- Genre: Cooking, reality
- Presented by: Jean Garcia Eugene Domingo Cherry Pie Picache Eula Valdez
- Country of origin: Philippines
- Original language: Filipino
- No. of seasons: 2
- No. of episodes: 50

Production
- Running time: 35 minutes
- Production companies: ABS-CBN Studios Unilever Philippines

Original release
- Network: ABS-CBN
- Release: September 10, 2005 – November 24, 2006

= Makuha Ka sa Tikim =

Makuha Ka sa Tikim (English: be taken with the taste) is a Philippine television cooking show broadcast by ABS-CBN. Originally hosted by Eula Valdez, Jean Garcia and Cherry Pie Picache. It aired from September 10, 2005 to November 24, 2006, replacing Fruit Basket. Valdez, Garcia and Eugene Domingo serve as the final hosts.
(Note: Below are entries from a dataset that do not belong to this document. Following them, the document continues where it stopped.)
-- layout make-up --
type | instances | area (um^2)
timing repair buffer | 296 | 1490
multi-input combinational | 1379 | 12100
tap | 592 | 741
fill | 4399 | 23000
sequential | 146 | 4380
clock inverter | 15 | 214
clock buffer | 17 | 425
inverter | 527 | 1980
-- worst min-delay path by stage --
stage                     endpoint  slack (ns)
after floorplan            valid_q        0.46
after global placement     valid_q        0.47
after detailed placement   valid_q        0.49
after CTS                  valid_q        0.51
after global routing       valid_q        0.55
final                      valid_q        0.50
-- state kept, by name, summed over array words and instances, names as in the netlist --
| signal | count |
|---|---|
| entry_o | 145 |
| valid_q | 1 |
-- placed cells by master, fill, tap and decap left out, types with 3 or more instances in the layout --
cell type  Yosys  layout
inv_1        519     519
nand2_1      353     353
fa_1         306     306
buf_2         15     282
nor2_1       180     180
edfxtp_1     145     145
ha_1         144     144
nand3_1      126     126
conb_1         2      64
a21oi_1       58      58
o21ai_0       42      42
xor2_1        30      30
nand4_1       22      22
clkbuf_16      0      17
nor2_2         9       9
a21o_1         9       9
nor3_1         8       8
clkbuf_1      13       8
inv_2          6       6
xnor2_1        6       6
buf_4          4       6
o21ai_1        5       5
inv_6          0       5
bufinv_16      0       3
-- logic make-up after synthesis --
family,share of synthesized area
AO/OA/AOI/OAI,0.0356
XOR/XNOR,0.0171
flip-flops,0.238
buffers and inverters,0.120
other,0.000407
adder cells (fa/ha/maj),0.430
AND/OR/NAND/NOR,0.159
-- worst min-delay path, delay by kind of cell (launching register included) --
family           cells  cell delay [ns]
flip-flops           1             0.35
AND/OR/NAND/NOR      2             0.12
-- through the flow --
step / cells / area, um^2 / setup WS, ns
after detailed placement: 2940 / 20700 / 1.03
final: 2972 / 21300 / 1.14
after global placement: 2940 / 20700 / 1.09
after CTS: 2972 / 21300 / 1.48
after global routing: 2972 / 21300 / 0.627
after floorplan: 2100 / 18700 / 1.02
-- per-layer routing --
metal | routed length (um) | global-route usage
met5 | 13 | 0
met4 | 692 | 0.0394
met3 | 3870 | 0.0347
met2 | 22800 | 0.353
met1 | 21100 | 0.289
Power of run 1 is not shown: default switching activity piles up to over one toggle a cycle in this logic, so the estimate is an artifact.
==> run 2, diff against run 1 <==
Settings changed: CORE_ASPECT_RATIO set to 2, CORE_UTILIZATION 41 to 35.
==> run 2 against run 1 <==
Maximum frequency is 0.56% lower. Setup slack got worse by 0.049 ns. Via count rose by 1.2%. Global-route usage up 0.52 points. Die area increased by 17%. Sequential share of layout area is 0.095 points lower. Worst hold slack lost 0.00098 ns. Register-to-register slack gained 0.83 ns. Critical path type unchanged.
Hundreds applied for the show but only 27 were selected.

==Hosts==
- Cherry Pie Picache
- Eugene Domingo
- Eula Valdez

==Notes==
- Eugene Domingo replaced Jean Garcia as a host when she decided to move to GMA Network.

==Former host==
- Jean Garcia (removed from the show due to GMA Network exclusive contract)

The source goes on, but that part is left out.